Tahbilk Winery is a historic Australian winery with National Trust certification. It is located 120 km north of Melbourne between the townships of Seymour and Nagambie in the Nagambie Lakes a sub region of Goulburn Valley Wine Region. It was established in 1860, and is the oldest family-owned winery and vineyard in Victoria. In 2022 it was ranked the eighteenth largest Australian wine company by production, and the tenth largest in terms of total revenue. The winery is part of Australia's First Families of Wine, a prominent Australian wine alliance.

== History ==
In 1856, Hugh Glass became the owner of the Goulburn River property that included the future Tahbilk. Rushworth storekeeper Ludovic Marie convinced Glass the land was suitable for viticulture and took over 258 acres of the property for a proposed vineyard and winery. Marie engaged his friend Richard Henry Horne, who had invested in blocks of land at nearby Murchison on the Goulburn River. Horne was eager to "promote any venture which might bring prosperity to the district" and agreed to participate in the winery plan. The two set up a public company, the Goulburn Vineyard Proprietary, with Marie as manager and Horne as honorary secretary.

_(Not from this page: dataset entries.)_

### config.mk
export PLATFORM = sky130hd
export DESIGN_NAME = bloom_filter_unit
export DESIGN_NICKNAME = d
export VERILOG_FILES = /design/src/rtl/bloom_filter_unit.sv
export SDC_FILE = /design/constraint.sdc
export NUM_CORES = 2
export LEC_CHECK = 0
export CORE_ASPECT_RATIO = 0.5
export CORE_MARGIN = 1
export CORE_UTILIZATION = 45
export DETAILED_ROUTE_END_ITERATION = 6
export PLACE_DENSITY = 0.67
export SETUP_SLACK_MARGIN = 0.1
export SLEW_MARGIN = 20
export SYNTH_ARGS = -nofsm -noshare
export SYNTH_HDL_FRONTEND = slang
export SYNTH_SLANG_ARGS = --single-unit
### constraint.sdc
create_clock -name clk -period 18.9 [get_ports clk]
set_input_delay 3.78 -clock clk [delete_from_list [all_inputs] [get_ports clk]]
set_output_delay 3.78 -clock clk [all_outputs]
set_load 0.05 [all_outputs]
==> src/rtl/mul_sequencer_if.sv <==
// mul_sequencer_if: bundles the multiply request and result signals exchanged
// between the core's decode/writeback logic and mul_sequencer.
//   start      core -> seq  multiply instruction present (held while stalled)
//   a, b       core -> seq  multiplicand / multiplier
//   signed_op  core -> seq  signed multiply request
//   stall      seq -> core  hold PC, suppress register/memory/flag writes
//   done       seq -> core  one-cycle pulse, result valid this cycle
//   result_lo  seq -> core  product bits [WIDTH-1:0]
//   result_hi  seq -> core  product bits [2*WIDTH-1:WIDTH]
//   flags      seq -> core  {N,Z,C,V}
// master = core side, slave = sequencer side.
interface mul_sequencer_if #(
  parameter int unsigned WIDTH = 32
);
  logic             start;
  logic [WIDTH-1:0] a;
  logic [WIDTH-1:0] b;
  logic             signed_op;
  logic             stall;
  logic             done;
  logic [WIDTH-1:0] result_lo;
  logic [WIDTH-1:0] result_hi;
  logic [3:0]       flags;

  modport master (
    output start, a, b, signed_op,
    input  stall, done, result_lo, result_hi, flags
  );

  modport slave (
    input  start, a, b, signed_op,
    output stall, done, result_lo, result_hi, flags
  );
endinterface

==> src/rtl/mul_sequencer.sv <==
// mul_sequencer: multi-cycle shift-add multiply controller for the
// single-cycle ARM core. Consumes STEP multiplier bits per RUN cycle,
// N = WIDTH/STEP RUN cycles, and stalls the core until the 2*WIDTH product
// is ready. Timeline: IDLE+start (cycle 0), RUN (1..N), DONE (N+1).
//
// Ports:
//   clk    rising-edge clock
//   reset  asynchronous, active-high reset
//   bus    mul_sequencer_if.slave (start, a, b, signed_op -> stall, done,
//          result_lo, result_hi, flags)
//
// Parameters: WIDTH operand width; STEP bits per cycle (1, 2 or 4, must
// divide WIDTH).
//
// Optional feature: define MUL_SEQUENCER_SIGNED_EN to honour signed_op
// (magnitudes are multiplied and the product negated when the operand signs
// differ). Without it signed_op is ignored and every multiply is unsigned.
module mul_sequencer #(
  parameter int unsigned WIDTH = 32,
  parameter int unsigned STEP  = 1
) (
  input  logic           clk,
  input  logic           reset,
  mul_sequencer_if.slave bus
);

  localparam int unsigned N     = WIDTH / STEP;
  localparam int unsigned PW    = 2 * WIDTH;
  localparam int unsigned CNT_W = (N > 1) ? $clog2(N) : 1;
  localparam logic [CNT_W-1:0] LAST = CNT_W'(N - 1);

  typedef enum logic [1:0] {
    IDLE,
    RUN,
    DONE
  } state_t;

  state_t           state_q,  state_d;
  logic [CNT_W-1:0] count_q,  count_d;
  logic [PW-1:0]    acc_q,    acc_d;
  logic [PW-1:0]    mcand_q,  mcand_d;
  logic [WIDTH-1:0] mplier_q, mplier_d;
  logic             sign_q,   sign_d;
  logic [WIDTH-1:0] lo_q,     lo_d;
  logic [WIDTH-1:0] hi_q,     hi_d;
  logic [3:0]       flags_q,  flags_d;
  logic             done_q,   done_d;

  logic [PW-1:0]    pp;
  logic [PW-1:0]    sum;
  logic [PW-1:0]    prod;
  logic [WIDTH-1:0] op_a;
  logic [WIDTH-1:0] op_b;
  logic             op_sign;

`ifndef MUL_SEQUENCER_SIGNED_EN
  logic             unused_signed_op;
`endif

  // Operand conditioning at acceptance time.
  always_comb begin
    op_a    = bus.a;
    op_b    = bus.b;
    op_sign = 1'b0;
`ifdef MUL_SEQUENCER_SIGNED_EN
    if (bus.signed_op) begin
      op_a    = bus.a[WIDTH-1] ? -bus.a : bus.a;
      op_b    = bus.b[WIDTH-1] ? -bus.b : bus.b;
      op_sign = bus.a[WIDTH-1] ^ bus.b[WIDTH-1];
    end
`else
    unused_signed_op = bus.signed_op;
`endif
  end

  always_comb begin
    state_d  = state_q;
    count_d  = count_q;
    acc_d    = acc_q;
    mcand_d  = mcand_q;
    mplier_d = mplier_q;
    sign_d   = sign_q;
    lo_d     = lo_q;
    hi_d     = hi_q;
    flags_d  = flags_q;
    done_d   = 1'b0;

    // The multiplicand register is pre-shifted by STEP every RUN cycle, so it
    // always equals a << (count*STEP); no variable shifter is needed.
    pp = '0;
    for (int unsigned j = 0; j < STEP; j++) begin
      if (mplier_q[j]) begin
        pp = pp + (mcand_q << j);
      end
    end
    sum  = acc_q + pp;
    prod = sign_q ? -sum : sum;

    case (state_q)
      IDLE: begin
        if (bus.start) begin
          mcand_d  = PW'(op_a);
          mplier_d = op_b;
          sign_d   = op_sign;
          acc_d    = '0;
          count_d  = '0;
          state_d  = RUN;
        end
      end
      RUN: begin
        acc_d    = sum;
        mcand_d  = mcand_q << STEP;
        mplier_d = mplier_q >> STEP;
        count_d  = count_q + CNT_W'(1);
        if (count_q == LAST) begin
          // Final partial product is folded in here, so the registered
          // result includes this cycle's contribution.
          state_d = DONE;
          lo_d    = prod[WIDTH-1:0];
          hi_d    = prod[PW-1:WIDTH];
          flags_d = {prod[PW-1], (prod == '0), 2'b00};
          done_d  = 1'b1;
        end
      end
      DONE: begin
        // start is still high for the same instruction; ignore it.
        state_d = IDLE;
      end
      default: begin
        state_d = IDLE;
      end
    endcase
  end

  always_ff @(posedge clk or posedge reset) begin
    if (reset) begin
      state_q  <= IDLE;
      count_q  <= '0;
      acc_q    <= '0;
      mcand_q  <= '0;
      mplier_q <= '0;
      sign_q   <= 1'b0;
      lo_q     <= '0;
      hi_q     <= '0;
      flags_q  <= '0;
      done_q   <= 1'b0;
    end else begin
      state_q  <= state_d;
      count_q  <= count_d;
      acc_q    <= acc_d;
      mcand_q  <= mcand_d;
      mplier_q <= mplier_d;
      sign_q   <= sign_d;
      lo_q     <= lo_d;
      hi_q     <= hi_d;
      flags_q  <= flags_d;
      done_q   <= done_d;
    end
  end

  // stall is combinational so the core freezes in the accepting cycle; it is
  // forced low while reset is asserted so an abort releases the core at once.
  always_comb begin
    bus.stall     = !reset && (((state_q == IDLE) && bus.start) || (state_q == RUN));
    bus.done      = done_q;
    bus.result_lo = lo_q;
    bus.result_hi = hi_q;
    bus.flags     = flags_q;
  end

endmodule

==> src/flat_wrapper.sv <==
// flat-port wrapper written by rule: the top's interface ports become plain ports
module mul_sequencer_flat 
#(
  parameter int unsigned WIDTH = 32,
  parameter int unsigned STEP  = 1
)
  (clk, reset, bus_start, bus_a, bus_b, bus_signed_op, bus_stall, bus_done, bus_result_lo, bus_result_hi, bus_flags);
  mul_sequencer_if #(.WIDTH(WIDTH)) bus_i ();
  input  logic clk;
  input  logic reset;
  input wire logic [$bits(bus_i.start)-1:0] bus_start;
  input wire logic [$bits(bus_i.a)-1:0] bus_a;
  input wire logic [$bits(bus_i.b)-1:0] bus_b;
  input wire logic [$bits(bus_i.signed_op)-1:0] bus_signed_op;
  output wire logic [$bits(bus_i.stall)-1:0] bus_stall;
  output wire logic [$bits(bus_i.done)-1:0] bus_done;
  output wire logic [$bits(bus_i.result_lo)-1:0] bus_result_lo;
  output wire logic [$bits(bus_i.result_hi)-1:0] bus_result_hi;
  output wire logic [$bits(bus_i.flags)-1:0] bus_flags;
  assign bus_i.start = bus_start;
  assign bus_i.a = bus_a;
  assign bus_i.b = bus_b;
  assign bus_i.signed_op = bus_signed_op;
  assign bus_stall = bus_i.stall;
  assign bus_done = bus_i.done;
  assign bus_result_lo = bus_i.result_lo;
  assign bus_result_hi = bus_i.result_hi;
  assign bus_flags = bus_i.flags;
  mul_sequencer #(.WIDTH(WIDTH), .STEP(STEP)) u_core (.clk(clk), .reset(reset), .bus(bus_i));
endmodule
==> config.mk <==
export PLATFORM = sky130hd
export DESIGN_NAME = mul_sequencer_flat
export DESIGN_NICKNAME = d
export VERILOG_FILES = /design/src/rtl/mul_sequencer_if.sv /design/src/rtl/mul_sequencer.sv /design/src/flat_wrapper.sv
export SDC_FILE = /design/constraint.sdc
export NUM_CORES = 1
export LEC_CHECK = 0
export ABC_AREA = 1
export CAP_MARGIN = 20
export CORE_MARGIN = 2
export CORE_UTILIZATION = 64
export CTS_CLUSTER_SIZE = 20
export DETAILED_ROUTE_END_ITERATION = 16
export PLACE_DENSITY = 0.87
export SLEW_MARGIN = 40
export SYNTH_ARGS = -nofsm -noshare
export SYNTH_HDL_FRONTEND = slang
export SYNTH_SLANG_ARGS = --single-unit
==> constraint.sdc <==
create_clock -name clk -period 17.9 [get_ports clk]
set_input_delay 4.475 -clock clk [delete_from_list [all_inputs] [get_ports clk]]
set_output_delay 4.475 -clock clk [all_outputs]
set_load 0.01 [all_outputs]
==> results of run 1 <==
[cell type report]
cell class	instances	area, um2
clock buffer	34	689.4
clock inverter	12	156.4
fill	1688	5675
inverter	485	1832
multi-input combinational	1533	7532
sequential	233	5832
tap	319	399.1
timing repair buffer	141	1426
[how the worst min path moves through the flow]
stage | start | end | slack [ps] | depth (start not counted)
after floorplan | u_core.mcand_q[63]$_DFFE_PP0P_ | u_core.mcand_q[63]$_DFFE_PP0P_ | 450 | 2
after global placement | u_core.bus.result_hi[12]$_DFFE_PP0P_ | u_core.bus.result_hi[12]$_DFFE_PP0P_ | 470 | 2
after detailed placement | u_core.bus.flags[2]$_DFFE_PP0P_ | u_core.bus.flags[2]$_DFFE_PP0P_ | 470 | 2
after CTS | u_core.bus.flags[2]$_DFFE_PP0P_ | u_core.bus.flags[2]$_DFFE_PP0P_ | 480 | 2
after global routing | u_core.acc_q[25]$_DFFE_PP0P_ | u_core.acc_q[25]$_DFFE_PP0P_ | 510 | 2
final | u_core.bus.flags[2]$_DFFE_PP0P_ | u_core.bus.flags[2]$_DFFE_PP0P_ | 480 | 2
[power breakdown]
| part | internal, mW | switching [mW] | total [mW] |
|---|---|---|---|
| registers | 0.759 | 0.161 | 0.920 |
| logic | 0.773 | 1.77 | 2.55 |
| clock network | 0.315 | 0.230 | 0.545 |
| total | 1.85 | 2.16 | 4.01 |
[per-layer routing]
metal  vias up  share of wire [%]  track usage (%)
met4         2                3.2            12.48
met2      1054                 45            65.14
met1      7435                 40            56.15
li1       7380                  -                -
met5         -              0.021                0
met3       147                 12            7.945
[stage by stage]
step                      hold slack, ps  utilization [%]  cell area, um2
after global placement             465.1            72.17           16990
after floorplan                    453.4                -           15440
after CTS                          482.1            75.86           17860
after global routing               508.7            75.89           17870
final                              481.2            75.89           17870
after detailed placement           465.4            72.27           17010
[state kept, by name, summed over array words and instances, names as in the netlist]
| name | cells |
|---|---|
| u_core.mcand_q | 64 |
| u_core.mplier_q | 32 |
| u_core.bus.done | 1 |
| u_core.state_q | 2 |
| u_core.bus.result_hi | 31 |
| u_core.count_q | 5 |
| u_core.bus.result_lo | 32 |
| u_core.bus.flags | 2 |
| u_core.acc_q | 64 |
[kinds of logic (layout without fill, tap and decap cells)]
kind of cell               count (synthesis)  in the layout  share of synthesized area [%]
other                                      1              2                        0.02430
adders and majority gates                 66             66                          5.399
AOI/OAI and AO/OA                        371            371                          13.19
DFF                                      233            233                          37.78
xor gates and xnor gates                  18             18                          1.021
and+or+nand+nor                         1076           1076                          29.08
buffers and inverters                    550            672                          13.51
[worst register-to-register path, delay by kind of cell (launching register included)]
family / cells / cell delay [ps]
simple gates: 15 / 2260
buf+inv: 2 / 430
xor+xnor: 1 / 280
flops: 1 / 390
fa+ha+maj: 2 / 670
[cell usage in the layout (no fill, tap or decap), drive strengths merged]
cell type and n:
a21o 1, a21boi 1, o21bai 11, xor2 7
buf 7, xnor2 11, nor3 18, nor4 1
dfrtp 233, inv 485, nand2 786, fa 1
nand3b 10, clkinvlp 1, nand3 80, and2 1
a22o 3, clkbuf 34, clkdlybuf4s50 134, nand4 26
a21oi 113, or2 2, clkinv 8, nor2 152
conb 2, ha 65, o22ai 94, bufinv 3
o21ai 147, o211ai 1
==> impl_metrics.py, run 1 <==
metrics = {
    "synthesis": {
        "synth_top_area_share_pct": 37.78,
        "synth.cells.most_frequent": "nand2_1 (760), inv_1 (482), dfrtp_1 (233), o21ai_0 (147), nor2_1 (131)",
        "synth_edf_count": 0,
        "yosys-top-cells-area": "dfrtp_1 (38%), nand2_1 (18%), inv_1 (12%)",
        "synth.most_common_cell": "nand2_1",
        "synth_ff_type": "dfrtp_1",
        "synth_cells": 2315,
        "yosys_register_bits": 233,
        "post-synth-top-area-cell": "dfrtp_1",
        "synth_seq_area_share_pct": 37.78,
        "avgSynthCellArea_um2": 6.667,
        "synth_area_mm2": 0.01543,
        "ys_warn_count": 0,
        "synth_cell_types": 37,
        "synthArstFlopShare_pct": 100.0,
    },
    "cts": {
        "cts_setup_buffers": 0,
        "post_cts_resized": 0,
        "hold_buffers": 0,
        "clk_latency_ps": 560,
        "cts-buffers-inserted": 25,
        "clkSinkCount": 233,
        "cts_root_buffer": "clkbuf_16",
        "cts.path.max_buffers": 3,
        "h-tree-depth": 1,
        "cts_tree": "done",
        "clkSlewWorstSetupHoldPaths_ps": 60,
    },
    "setup_path": {
        "path_delay_family": "buffers and inverters",
        "r2r_cells": 20,
        "worst-setup-path-type": "input port to output port",
        "cp-end-kind": "output port",
        "max_stage_delay_ps": 550,
        "crit_chain": "clkdlybuf4s50_1, nand2_1, nor2_1, nor2_4, nor2_1, clkdlybuf4s50_1",
        "cpMaxStageDelayCell": "clkdlybuf4s50_1",
        "rr_endpoint": "u_core.bus.flags[2]$_DFFE_PP0P_",
        "r2r_slack_ps": 13820,
        "startpoint": "bus_start",
        "crit_arrival_ps": 6220,
        "required_ps": 13430,
        "crit_end": "bus_stall",
        "start_kind": "input port",
        "crit_fanout": 4,
        "critical_path_buf_inv_count": 2,
        "path_depth": 6,
        "r2r-start": "u_core.mplier_q[0]$_DFFE_PP0P_",
    },
    "global_routing": {
        "grt_first_pass_wirelength_um": 81850,
        "grt_antenna_before_repair": 1,
        "first_global_vias": 15361,
        "grt_overflow": 0,
        "grt_usage_pct": 40.61,
        "grt_max_degree": 135,
    },
    "cells_and_area": {
        "n_antenna_cell": 0,
        "layout.nets": 2553,
        "fin_cells": 2757,
        "drive_above_1_share_pct": 4.881,
        "area_growth_pct": 15.77,
    },
    "sta": {
        "finalSetupViolCount": 0,
        "fmax_ghz": 0.09352,
        "relSlewSlack_pct": 45.30,
        "finalWorstSetupSlack_ps": 7207,
        "finalHoldViolations": 0,
        "timing.setup.tns_ps": 0,
        "rsz0062_at_grt": "false",
        "worst_clock_skew_ps": 18.39,
        "layout_min_cycle_time_ps": 10690,
        "worstMarginPinSlew_ps": 820.6,
        "drv_slew": 0,
        "final_min_period_over_clock_period_pct": 59.74,
    },
    "floorplanning": {
        "die_y_um": 159.3,
        "floorplan.initialDensity_pct": 65.56,
        "rows": 56,
        "core_region_area_mm2": 0.02354,
        "die_w_um": 159.3,
        "ios": 138,
        "die-area_mm2": 0.02537,
    },
    "detailed_routing": {
        "firstDrtPassIters": 8,
        "avgRoutedWirePerCell_um": 18.77,
        "post-route-drc-count": 0,
        "drtIter0Drc": 1880,
        "ant_nets": 0,
        "via_per_inst": 5.810,
        "drt-total-wl_um": 51740,
        "via_count": 16018,
    },
    "place": {
        "port-buffer-count": 134,
        "placed_cells": 2711,
        "routabilityCongestion": 1.029,
        "hpwl_um": 37250,
        "dp_slack_ps": 7261,
    },
    "power_and_ir_drop": {
        "p_per_area_mw_per_mm2": 224.6,
        "leakage_nw": 9.873,
        "power.total_mw": 4.012,
        "peakVddDrop_v": 0.0002050,
    },
    "job": {
        "maxCapViolations": 0,
    },
    "hold_path": {
        "hold_path.class": "flop to flop",
    },
    "run_status": {
        "status": "finished clean",
    },
}
No activity file was read; power rests on OpenSTA's default activity.
==> run 2, diff against run 1 <==
--- a/config.mk
+++ b/config.mk
@@ -8,10 +8,10 @@
 export ABC_AREA = 1
 export CAP_MARGIN = 20
 export CORE_MARGIN = 2
-export CORE_UTILIZATION = 64
+export CORE_UTILIZATION = 53
 export CTS_CLUSTER_SIZE = 20
 export DETAILED_ROUTE_END_ITERATION = 16
-export PLACE_DENSITY = 0.87
+export PLACE_DENSITY = 0.77
 export SLEW_MARGIN = 40
 export SYNTH_ARGS = -nofsm -noshare
 export SYNTH_HDL_FRONTEND = slang
==> constraint.sdc (replaced) <==
create_clock -name clk -period 9 [get_ports clk]
set_input_delay 2.25 -clock clk [delete_from_list [all_inputs] [get_ports clk]]
set_output_delay 2.25 -clock clk [all_outputs]
set_load 0.01 [all_outputs]
==> run 2 against run 1 <==
  * Non-clock buffer count increased by 2
  * Sequential cell count did not move
  * Worst hold slack worse by 1.8 ps
  * Register-to-register slack got worse by 8800 ps
  * Cell area up 0.46%
  * Sequential share of layout area down 0.15 points
  * Total power is 93% higher
  * Utilization is 13 points lower
  * Largest cell class unchanged
  * Count of clock-buffer cells in the layout rose by 2
==> impl_metrics.py, run 2 (synthesis results as in run 1) <==
metrics = {
    "run_status": {
        "status": "finished clean",
    },
    "power_and_ir_drop": {
        "peakVddDrop_v": 0.0002587,
        "pwr-share-clk_pct": 13.4,
        "power.share.combinational_pct": 63.4,
        "p_seq_share_pct": 23.2,
        "p_per_area_mw_per_mm2": 431.3,
        "netSwitchingPower_mw": 4.099,
        "p_int_mw": 3.644,
        "leakage_nw": 9.876,
        "switching_share_pct": 52.94,
    },
    "detailed_routing": {
        "avgRoutedWirePerCell_um": 16.95,
        "drtIter0Drc": 1262,
        "via_per_inst": 5.326,
        "drt-total-wl_um": 47810,
        "firstDrtPassIters": 6,
        "via_count": 15026,
        "ant_nets": 0,
        "post-route-drc-count": 0,
    },
    "setup_path": {
        "crit_arrival_ps": 3900,
        "crit_chain": "clkdlybuf4s50_1, nand2_1, nor2_1, nor2_4, nor2_1, clkdlybuf4s50_1",
        "path_delay_family": "buffers and inverters",
        "startpoint": "bus_start",
        "start_kind": "input port",
        "r2r-start": "u_core.mplier_q[0]$_DFFE_PP0P_",
        "cp-end-kind": "output port",
        "worst-setup-path-type": "input port to output port",
        "max_stage_delay_ps": 550,
        "r2r_slack_ps": 4980,
        "critical_path_buf_inv_count": 2,
        "required_ps": 6750,
        "crit_fanout": 4,
        "cpMaxStageDelayCell": "clkdlybuf4s50_1",
    },
    "cts": {
        "clk_latency_ps": 560,
        "post_cts_resized": 0,
        "clkSinkCount": 233,
        "h-tree-depth": 1,
        "cts-buffers-inserted": 25,
        "cts_root_buffer": "clkbuf_16",
        "cts_setup_buffers": 0,
        "cts.path.max_buffers": 3,
        "hold_buffers": 0,
        "clkSlewWorstSetupHoldPaths_ps": 60,
        "cts_tree": "done",
    },
    "cells_and_area": {
        "top_regs": "u_core.acc_q (64), u_core.mcand_q (64)",
        "area_growth_pct": 16.30,
        "mostFrequentLayoutCell": "nand2_1",
        "multiInputGateArea_mm2": 0.007532,
        "layout.nets": 2555,
        "regArea_mm2": 0.005832,
        "final_cell_mix": "nand2_1 (760), inv_1 (479), dfrtp_1 (232)",
        "drive_above_1_share_pct": 4.924,
        "n_antenna_cell": 0,
        "fillers": 2687,
        "final_core_util_pct": 62.54,
    },
    "hold_path": {
        "min_from": "u_core.bus.result_hi[16]$_DFFE_PP0P_",
        "hold_path.class": "flop to flop",
    },
    "sta": {
        "finalHoldViolations": 0,
        "timing.setup.tns_ps": 0,
        "relSlewSlack_pct": 46.77,
        "worstMarginPinSlew_ps": 798.5,
        "rsz0062_at_grt": "false",
        "finalSetupViolCount": 0,
        "final_min_period_over_clock_period_pct": 68.37,
        "layout_min_cycle_time_ps": 6153,
        "drv_slew": 0,
        "fmax_ghz": 0.1625,
        "worst_clock_skew_ps": 12.80,
    },
    "global_routing": {
        "grt_max_degree": 130,
        "grt_antenna_before_repair": 0,
        "first_global_vias": 14336,
        "grt_usage_pct": 31.59,
        "grt_overflow": 0,
        "grt_first_pass_wirelength_um": 76240,
    },
    "job": {
        "maxCapViolations": 0,
    },
    "floorplanning": {
        "die_w_um": 174.6,
        "die-area_mm2": 0.03050,
        "rows": 62,
        "ios": 138,
        "die_y_um": 174.6,
        "floorplan.initialDensity_pct": 53.77,
        "core_region_area_mm2": 0.02870,
    },
    "place": {
        "port-buffer-count": 134,
        "hpwl_um": 37720,
        "routabilityCongestion": 0.9697,
    },
}
-- run 2: layout make-up --
type                    instances  share of cell area [%]
multi-input cells            1533                   41.96
flip-flops and latches        233                   32.49
inverters                     485                   10.20
repair buffers                143                   8.086
clock buffers                  36                   4.106
well taps                     384                   2.677
clock inverters                 7                  0.4740
-- run 2: per-stage QoR --
step / cells / power, mW / hold slack [ps] / area, um2 / setup WS [ps]
4_1_cts: 2821 / 7.675 / 485.7 / 17940 / 2841
5_1_grt: 2821 / 8.421 / 508.2 / 17950 / 2781
3_5_place_dp: 2778 / 6.605 / 469.0 / 17120 / 2877
3_3_place_gp: 2776 / 6.465 / 465.5 / 17070 / 2961
6_report: 2821 / 7.742 / 479.4 / 17950 / 2847
2_1_floorplan: 2316 / 5.043 / 453.4 / 15440 / 360.4
-- run 2: worst paths after layout --
kind | endpoint | depth (start not counted)
min in group asynchronous | u_core.bus.result_lo[1]$_DFFE_PP0P_ | 2
min | u_core.bus.result_hi[16]$_DFFE_PP0P_ | 2
min reg2reg | u_core.bus.result_hi[16]$_DFFE_PP0P_ | 2
max | bus_stall | 6
max reg2reg | u_core.bus.flags[2]$_DFFE_PP0P_ | 20
max in group asynchronous | u_core.mcand_q[54]$_DFFE_PP0P_ | 3
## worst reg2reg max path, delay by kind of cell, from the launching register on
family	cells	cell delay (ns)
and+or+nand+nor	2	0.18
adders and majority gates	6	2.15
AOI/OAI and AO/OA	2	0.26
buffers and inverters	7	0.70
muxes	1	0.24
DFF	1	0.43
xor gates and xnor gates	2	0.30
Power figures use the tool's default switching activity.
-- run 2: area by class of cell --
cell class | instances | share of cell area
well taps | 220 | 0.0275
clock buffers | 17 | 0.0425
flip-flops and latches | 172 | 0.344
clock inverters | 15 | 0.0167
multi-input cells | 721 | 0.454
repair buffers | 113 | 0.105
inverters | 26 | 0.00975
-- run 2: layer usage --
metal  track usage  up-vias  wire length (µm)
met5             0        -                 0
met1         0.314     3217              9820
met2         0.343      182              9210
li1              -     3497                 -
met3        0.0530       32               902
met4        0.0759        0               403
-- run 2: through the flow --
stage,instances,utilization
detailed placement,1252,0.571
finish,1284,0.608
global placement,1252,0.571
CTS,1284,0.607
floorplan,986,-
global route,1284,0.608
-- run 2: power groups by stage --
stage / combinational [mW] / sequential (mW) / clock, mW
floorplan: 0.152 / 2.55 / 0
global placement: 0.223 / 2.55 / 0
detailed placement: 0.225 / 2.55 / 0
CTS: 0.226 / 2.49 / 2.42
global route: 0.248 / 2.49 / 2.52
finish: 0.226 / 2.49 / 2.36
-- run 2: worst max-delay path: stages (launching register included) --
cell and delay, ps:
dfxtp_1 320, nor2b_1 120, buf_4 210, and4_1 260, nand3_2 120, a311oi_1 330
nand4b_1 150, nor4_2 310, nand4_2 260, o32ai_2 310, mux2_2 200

In 1859, the company advertised for capital of £30,000 in £5 shares. Its provisional committee comprised Horne, J.G. Dougharty of Melbourne and N.R.D. Bond and A. Sinclair of Murchison. The advertisement said:

The position of the land, the quality of the soil, the proximity of the water, make the property the most desirable spot which could be selected for vine growing. The quantity of grapes produced by the few stocks of vine in the garden and at the house, is an indubitable proof of the capabilities of the ground.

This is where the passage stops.